** DESCRIPTION OF THE TASK **
Identify and pull out each line of the entries in which "cycle" occurs.

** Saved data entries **
++++++++++

`config.mk`:
```
export PLATFORM = sky130hd
export DESIGN_NAME = rn_top
export DESIGN_NICKNAME = d
export VERILOG_FILES = /design/src/hdl/rn_pkg.sv /design/src/hdl/rn_map_table.sv /design/src/hdl/rn_rat.sv /design/src/hdl/rn_free_list.sv /design/src/hdl/rn_csr.sv /design/src/hdl/rn_top.sv
export VERILOG_INCLUDE_DIRS = /design/src /design/src/hdl
export SDC_FILE = /design/constraint.sdc
export NUM_CORES = 2
export LEC_CHECK = 0
export BUFFER_PORTS_ARGS = -buffer_cell sky130_fd_sc_hd__buf_4
export CAP_MARGIN = 20
export CORE_MARGIN = 10
export CORE_UTILIZATION = 35
export CTS_BUF_LIST = sky130_fd_sc_hd__clkbuf_2
export CTS_CLUSTER_DIAMETER = 50
export DETAILED_ROUTE_END_ITERATION = 10
export MAX_ROUTING_LAYER = met4
export PLACE_DENSITY = 0.59
export SLEW_MARGIN = 40
export SYNTH_ARGS = -nofsm -noshare
export SYNTH_HDL_FRONTEND = slang
export SYNTH_HIERARCHICAL = 1
export SYNTH_SLANG_ARGS = --single-unit
```
`constraint.sdc`:
```
create_clock -name clk -period 5.6 [get_ports clk]
set_clock_uncertainty 0.1 [all_clocks]
set_input_delay 1.4 -clock clk [delete_from_list [all_inputs] [get_ports clk]]
set_output_delay 1.4 -clock clk [all_outputs]
set_load 0.02 [all_outputs]
```
`src/hdl/rn_settings.svh`:
```
`ifndef RN_SETTINGS_SVH
`define RN_SETTINGS_SVH

// Logical register index width, 32 architectural registers
`define RN_LRF_AW 5

// Physical register index width, 64 physical registers
`define RN_PRF_AW 6

// Instructions renamed per group
`define RN_IW 2

// Instructions retired per cycle
`define RN_CW 2

`endif

```
`src/hdl/rn_pkg.sv`:
```
`default_nettype none

`include "rn_settings.svh"

package rn_pkg;

   localparam int N_LREG = 1 << `RN_LRF_AW;

   typedef logic [`RN_LRF_AW-1:0] lreg_t;
   typedef logic [`RN_PRF_AW-1:0] preg_t;

   // Whole map, one physical index per logical register
   typedef preg_t [N_LREG-1:0] map_tbl_t;

   typedef struct packed {
      lreg_t lrs1;
      lreg_t lrs2;
      lreg_t lrd;
      logic  lrd_we;
   } rn_slot_t;

   // prd is only meaningful when the slot writes lrd
   typedef struct packed {
      preg_t prs1;
      preg_t prs2;
      preg_t prd;
      preg_t pfree;
   } rn_map_t;

   typedef struct packed {
      logic  fire;
      lreg_t lrd;
      preg_t prd;
      preg_t pfree;
      logic  prd_we;
   } cmt_slot_t;

   // Word offsets of the register block
   typedef enum logic [3:0] {
      CSR_CTRL         = 4'd0,
      CSR_FREE_CNT     = 4'd1,
      CSR_RENAME_CNT   = 4'd2,
      CSR_ROLLBACK_CNT = 4'd3
   } csr_addr_t;

endpackage

`default_nettype wire

```
`src/hdl/rn_map_table.sv`:
```
`default_nettype none

`include "rn_settings.svh"

module rn_map_table
#(
   parameter int NUM_WRITE = `RN_IW
)
(
   input  logic                          clk,
   input  logic                          rst,
   input  logic [NUM_WRITE-1:0]          we,
   input  rn_pkg::lreg_t [NUM_WRITE-1:0] waddr,
   input  rn_pkg::preg_t [NUM_WRITE-1:0] wdata,
   input  logic                          restore,
   input  rn_pkg::map_tbl_t              restore_data,
   output rn_pkg::map_tbl_t              table_q
);
   import rn_pkg::*;

   // Identity at reset, restore beats any write
   always_ff @(posedge clk)
   begin
      if (rst)
      begin
         for (int i = 0; i < N_LREG; i++)
         begin
            table_q[i] <= preg_t'(i);
         end
      end
      else if (restore)
      begin
         table_q <= restore_data;
      end
      else
      begin
         // Later ports are younger, so the last write to an address wins
         for (int w = 0; w < NUM_WRITE; w++)
         begin
            if (we[w])
            begin
               table_q[waddr[w]] <= wdata[w];
            end
         end
      end
   end

endmodule

`default_nettype wire

```
`src/hdl/rn_rat.sv`:
```
`default_nettype none

`include "rn_settings.svh"

module rn_rat
(
   input  logic                              clk,
   input  logic                              rst,
   input  logic                              fire,
   input  logic                              rollback,
   input  rn_pkg::rn_slot_t  [`RN_IW-1:0]    slots,
   input  rn_pkg::preg_t     [`RN_IW-1:0]    new_preg,
   input  rn_pkg::cmt_slot_t [`RN_CW-1:0]    cmt,
   output rn_pkg::rn_map_t   [`RN_IW-1:0]    maps
);
   import rn_pkg::*;

   map_tbl_t            spec_tbl;
   map_tbl_t            arch_tbl;

   logic  [`RN_IW-1:0]  spec_we;
   lreg_t [`RN_IW-1:0]  spec_waddr;

   logic  [`RN_CW-1:0]  arch_we;
   lreg_t [`RN_CW-1:0]  arch_waddr;
   preg_t [`RN_CW-1:0]  arch_wdata;

   always_comb
   begin
      for (int i = 0; i < `RN_IW; i++)
      begin
         spec_we[i]    = fire & slots[i].lrd_we;
         spec_waddr[i] = slots[i].lrd;
      end
      for (int k = 0; k < `RN_CW; k++)
      begin
         arch_we[k]    = cmt[k].fire & cmt[k].prd_we;
         arch_waddr[k] = cmt[k].lrd;
         arch_wdata[k] = cmt[k].prd;
      end
   end

   // Speculative map, reloaded from the committed map on rollback
   rn_map_table
      #(
         .NUM_WRITE (`RN_IW)
      )
   spec_map
      (
         .clk          (clk),
         .rst          (rst),
         .we           (spec_we),
         .waddr        (spec_waddr),
         .wdata        (new_preg),
         .restore      (rollback),
         .restore_data (arch_tbl),
         .table_q      (spec_tbl)
      );

   rn_map_table
      #(
         .NUM_WRITE (`RN_CW)
      )
   arch_map
      (
         .clk          (clk),
         .rst          (rst),
         .we           (arch_we),
         .waddr        (arch_waddr),
         .wdata        (arch_wdata),
         .restore      (1'b0),
         .restore_data ('0),
         .table_q      (arch_tbl)
      );

   // Table lookup, then bypass from older slots of the same group
   always_comb
   begin
      for (int i = 0; i < `RN_IW; i++)
      begin
         maps[i].prs1  = spec_tbl[slots[i].lrs1];
         maps[i].prs2  = spec_tbl[slots[i].lrs2];
         maps[i].pfree = spec_tbl[slots[i].lrd];
         maps[i].prd   = new_preg[i];

         // Ascending scan so the youngest older writer wins
         for (int j = 0; j < i; j++)
         begin
            if (slots[j].lrd_we)
            begin
               // RAW on either source
               if (slots[i].lrs1 == slots[j].lrd)
               begin
                  maps[i].prs1 = new_preg[j];
               end
               if (slots[i].lrs2 == slots[j].lrd)
               begin
                  maps[i].prs2 = new_preg[j];
               end
               // WAW, the old mapping is the one just allocated
               if (slots[i].lrd == slots[j].lrd)
               begin
                  maps[i].pfree = new_preg[j];
               end
            end
         end
      end
   end

endmodule

`default_nettype wire

```
`src/hdl/rn_free_list.sv`:
```
`default_nettype none

`include "rn_settings.svh"

module rn_free_list
(
   input  logic                           clk,
   input  logic                           rst,
   input  logic                           fire,
   input  logic                           rollback,
   input  rn_pkg::cmt_slot_t [`RN_CW-1:0] cmt,
   output rn_pkg::preg_t     [`RN_IW-1:0] new_preg,
   output logic              [`RN_PRF_AW:0] free_cnt,
   output logic                           avail
);
   import rn_pkg::*;

   // Registers beyond the identity mapping start out free
   localparam int DEPTH = (1 << `RN_PRF_AW) - N_LREG;
   localparam int IDX_W = $clog2(DEPTH);
   localparam int PTR_W = IDX_W + 1;
   localparam int CNT_W = `RN_PRF_AW + 1;

   preg_t                          ring [DEPTH];

   // Pointers carry one wrap bit above the index
   logic [PTR_W-1:0]               spec_head;
   logic [PTR_W-1:0]               cmt_head;
   logic [PTR_W-1:0]               tail;
   logic [PTR_W-1:0]               fill;

   logic [`RN_CW-1:0]              push_we;
   logic [`RN_CW-1:0][IDX_W-1:0]   push_idx;
   logic [PTR_W-1:0]               push_cnt;

   always_comb
   begin
      for (int i = 0; i < `RN_IW; i++)
      begin
         new_preg[i] = ring[IDX_W'(spec_head + PTR_W'(i))];
      end
   end

   // Fired commit slots pack onto consecutive tail entries
   always_comb
   begin
      logic [PTR_W-1:0] ofs;
      ofs = '0;
      for (int k = 0; k < `RN_CW; k++)
      begin
         push_we[k]  = cmt[k].fire;
         push_idx[k] = IDX_W'(tail + ofs);
         if (cmt[k].fire)
         begin
            ofs = ofs + PTR_W'(1);
         end
      end
      push_cnt = ofs;
   end

   always_ff @(posedge clk)
   begin
      if (rst)
      begin
         spec_head <= '0;
         cmt_head  <= '0;
         tail      <= PTR_W'(DEPTH);
         for (int i = 0; i < DEPTH; i++)
         begin
            ring[i] <= preg_t'(N_LREG + i);
         end
      end
      else
      begin
         if (rollback)
         begin
            spec_head <= cmt_head;
         end
         else if (fire)
         begin
            spec_head <= spec_head + PTR_W'(`RN_IW);
         end
         cmt_head <= cmt_head + push_cnt;
         tail     <= tail + push_cnt;
         for (int k = 0; k < `RN_CW; k++)
         begin
            if (push_we[k])
            begin
               ring[push_idx[k]] <= cmt[k].pfree;
            end
         end
      end
   end

   assign fill     = tail - spec_head;
   assign free_cnt = CNT_W'(fill);
   assign avail    = free_cnt >= CNT_W'(`RN_IW);

endmodule

`default_nettype wire

```
`src/hdl/rn_csr.sv`:
```
`default_nettype none

`include "rn_settings.svh"

module rn_csr
(
   input  logic                  clk,
   input  logic                  rst,
   input  logic                  wb_cyc,
   input  logic                  wb_stb,
   input  logic                  wb_we,
   input  logic [3:0]            wb_adr,
   input  logic [31:0]           wb_dat_i,
   output logic [31:0]           wb_dat_o,
   output logic                  wb_ack,
   input  logic [`RN_PRF_AW:0]   free_cnt,
   input  logic                  fire,
   input  logic [`RN_IW-1:0]     slots_we,
   input  logic                  rollback,
   output logic                  rename_en
);
   import rn_pkg::*;

   logic        wb_req;
   logic [31:0] rename_cnt;
   logic [31:0] rollback_cnt;
   logic [31:0] ren_inc;

   // New request only while no ack is out, so ack lasts one cycle
   assign wb_req = wb_cyc & wb_stb & ~wb_ack;

   always_comb
   begin
      ren_inc = '0;
      for (int i = 0; i < `RN_IW; i++)
      begin
         ren_inc = ren_inc + 32'(slots_we[i]);
      end
   end

   always_ff @(posedge clk)
   begin
      if (rst)
      begin
         wb_ack       <= 1'b0;
         rename_en    <= 1'b0;
         rename_cnt   <= '0;
         rollback_cnt <= '0;
      end
      else
      begin
         wb_ack <= wb_req;
         // Only CTRL is writable
         if (wb_req && wb_we && wb_adr == CSR_CTRL)
         begin
            rename_en <= wb_dat_i[0];
         end
         if (fire)
         begin
            rename_cnt <= rename_cnt + ren_inc;
         end
         if (rollback)
         begin
            rollback_cnt <= rollback_cnt + 32'd1;
         end
      end
   end

   // Read data lands together with the ack
   always_ff @(posedge clk)
   begin
      if (wb_req)
      begin
         case (wb_adr)
            CSR_CTRL:         wb_dat_o <= {31'd0, rename_en};
            CSR_FREE_CNT:     wb_dat_o <= 32'(free_cnt);
            CSR_RENAME_CNT:   wb_dat_o <= rename_cnt;
            CSR_ROLLBACK_CNT: wb_dat_o <= rollback_cnt;
            default:          wb_dat_o <= '0;
         endcase
      end
   end

endmodule

`default_nettype wire

```
`src/hdl/rn_top.sv`:
```
`default_nettype none

`include "rn_settings.svh"

module rn_top
(
   input  logic                           clk,
   input  logic                           rst,
   input  logic                           rn_valid,
   input  rn_pkg::rn_slot_t  [`RN_IW-1:0] rn_slots,
   output logic                           rn_ready,
   output rn_pkg::rn_map_t   [`RN_IW-1:0] rn_maps,
   input  rn_pkg::cmt_slot_t [`RN_CW-1:0] cmt,
   input  logic                           rollback,
   input  logic                           wb_cyc,
   input  logic                           wb_stb,
   input  logic                           wb_we,
   input  logic [3:0]                     wb_adr,
   input  logic [31:0]                    wb_dat_i,
   output logic [31:0]                    wb_dat_o,
   output logic                           wb_ack
);
   import rn_pkg::*;

   logic                 fire;
   logic                 rename_en;
   logic                 avail;
   preg_t [`RN_IW-1:0]   new_preg;
   logic  [`RN_PRF_AW:0] free_cnt;
   logic  [`RN_IW-1:0]   slots_we;

   // A whole group needs RN_IW free registers, and nothing renames during rollback
   assign rn_ready = rename_en & avail & ~rollback;
   assign fire     = rn_valid & rn_ready;

   always_comb
   begin
      for (int i = 0; i < `RN_IW; i++)
      begin
         slots_we[i] = rn_slots[i].lrd_we;
      end
   end

   rn_rat rn_rat_i
      (
         .clk      (clk),
         .rst      (rst),
         .fire     (fire),
         .rollback (rollback),
         .slots    (rn_slots),
         .new_preg (new_preg),
         .cmt      (cmt),
         .maps     (rn_maps)
      );

   rn_free_list rn_free_list_i
      (
         .clk      (clk),
         .rst      (rst),
         .fire     (fire),
         .rollback (rollback),
         .cmt      (cmt),
         .new_preg (new_preg),
         .free_cnt (free_cnt),
         .avail    (avail)
      );

   rn_csr rn_csr_i
      (
         .clk       (clk),
         .rst       (rst),
         .wb_cyc    (wb_cyc),
         .wb_stb    (wb_stb),
         .wb_we     (wb_we),
         .wb_adr    (wb_adr),
         .wb_dat_i  (wb_dat_i),
         .wb_dat_o  (wb_dat_o),
         .wb_ack    (wb_ack),
         .free_cnt  (free_cnt),
         .fire      (fire),
         .slots_we  (slots_we),
         .rollback  (rollback),
         .rename_en (rename_en)
      );

endmodule

`default_nettype wire

```
==> flow_summary_export.csv <==
group,metric,value,unit
floorplanning,dieArea,156000,sq um
worst_hold_path,min_from,"cmt[30]",
worst_setup_path,crit_arrival,4.31,ns
worst_setup_path,slowest_delay,0.59,ns
worst_setup_path,reg2reg_slack,0.99,ns
clock_tree,root_buffer,"clkbuf_2",
synthesis,ys_seq_elements,697,
clock_tree,cts.path.max_buffers,3,
run,drv_cap,0,
route,drtIter0Drc,7302,
clock_tree,cts_tree,"built",
floorplanning,row_count,137,
place,dpl.hpwl,157,mm
synthesis,syn_area_per_cell,9.50,sq um
route,drc,0,
global_routing,grt_pass1_wl,327,mm
worst_setup_path,cpMaxStageDelayCell,"mux4_2",
floorplanning,ios,195,
worst_setup_path,reg2reg_depth,16,
synthesis,syn_inst,5181,
route,avgRoutedWirePerCell,30.7,um
route,drt-total-wl,228,mm
final_layout,layout-drive-gt1-share,21.2,%
final_layout,syn_to_final_growth,13.1,%
sta,slew_violations,0,
worst_hold_path,min_path_cells,3,
place,dp_cells,7003,
synthesis,syn-cell-area,49200,sq um
sta,hold_violations,0,
route,vias,49600,
worst_setup_path,cp_top_family,"multiplexers",
worst_hold_path,hold_class,"primary input to flip-flop",
synthesis,synth_common_cells,"nand2_1 (522), dfxtp_1 (473), nor2_1 (409)",
worst_setup_path,worst-setup-path-type,"flip-flop to primary output",
global_routing,grt_overflow,0,
worst_setup_path,endpoint_kind,"primary output",
synthesis,yosys_most_used_dff,"dfxtp_1",
synthesis,yosysMostFrequentCell,"nand2_1",
worst_setup_path,critPathMaxFanout,12,
clock_tree,insertion_delay,1.75,ns
sta,rsz0062_at_grt,"yes",
sta,setup_tns,-3.76,ns
final_layout,n_fill_cell,13900,
worst_setup_path,r2r_start,"rn_free_list_i/spec_head[0]",
worst_setup_path,timing.rr.end,"rn_rat_i/spec_map/table_q[80]",
synthesis,yosys-top-cells-area,"dfxtp_1 (19%), edfxtp_1 (14%), mux4_2 (14%)",
worst_setup_path,start_kind,"flip-flop",
final_layout,final_nets,5538,
worst_setup_path,path_buf_inv,4,
sta,fmax,172,MHz
global_routing,grt_max_degree,173,
sta,worst_slack,-0.212,ns
global_routing,antenna_found_initial,10,
floorplanning,die_x,395,um
final_layout,fin_cells,7443,
synthesis,synth_edf_count,224,
floorplanning,initial_core_util,35.2,%
synthesis,synth_top_area_share,19.2,%
synthesis,synth_cell_types,83,
clock_tree,cts_max_level,4,
route,via_per_inst,6.67,
route,drtPass1Iterations,9,
run_status,status,"finished with violations",
synthesis,ys_warn_count,6,
global_routing,grt_pass1_vias,46400,
worst_setup_path,path_cells,"buf_16 > mux4_2 > mux4_2 > mux2_4 > buf_4 > buf_8 > buf_4",
clock_tree,cts.sinks,697,
synthesis,ys_seq_area_share,32.9,%
sta,setup_violations,24,
sta,relSlewSlack,23.2,%
sta,post-route-min-period,5.81,ns
place,place.gp.congestion,1.04,
synthesis,postSynth.asyncResetShare,0,%
floorplanning,core_area,140000,sq um
worst_hold_path,holdPathEnd,"rn_rat_i/arch_map/table_q[154]",
pwr,max-vdd-ir-drop,0.164,mV
clock_tree,cts-buffers-inserted,194,
synthesis,yosysTopAreaCell,"dfxtp_1",
clock_tree,path_clk_slew,0.10,ns
sta,worst_slew_pin_slew,1.15,ns
sta,timing.final.crit_share,104,%
global_routing,grt_use_total,28.4,%
pwr,p_leak,19.5,nW
floorplanning,chipHeight,395,um
place,portBuffers,163,
worst_setup_path,worstPathRequired,4.10,ns
pwr,power_density,233,nW/um^2
run_status,violations,"setup timing",
route,ant_nets,0,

++++++++++

** EXERCISE SOLUTION **
// Instructions retired per cycle
   // New request only while no ack is out, so ack lasts one cycle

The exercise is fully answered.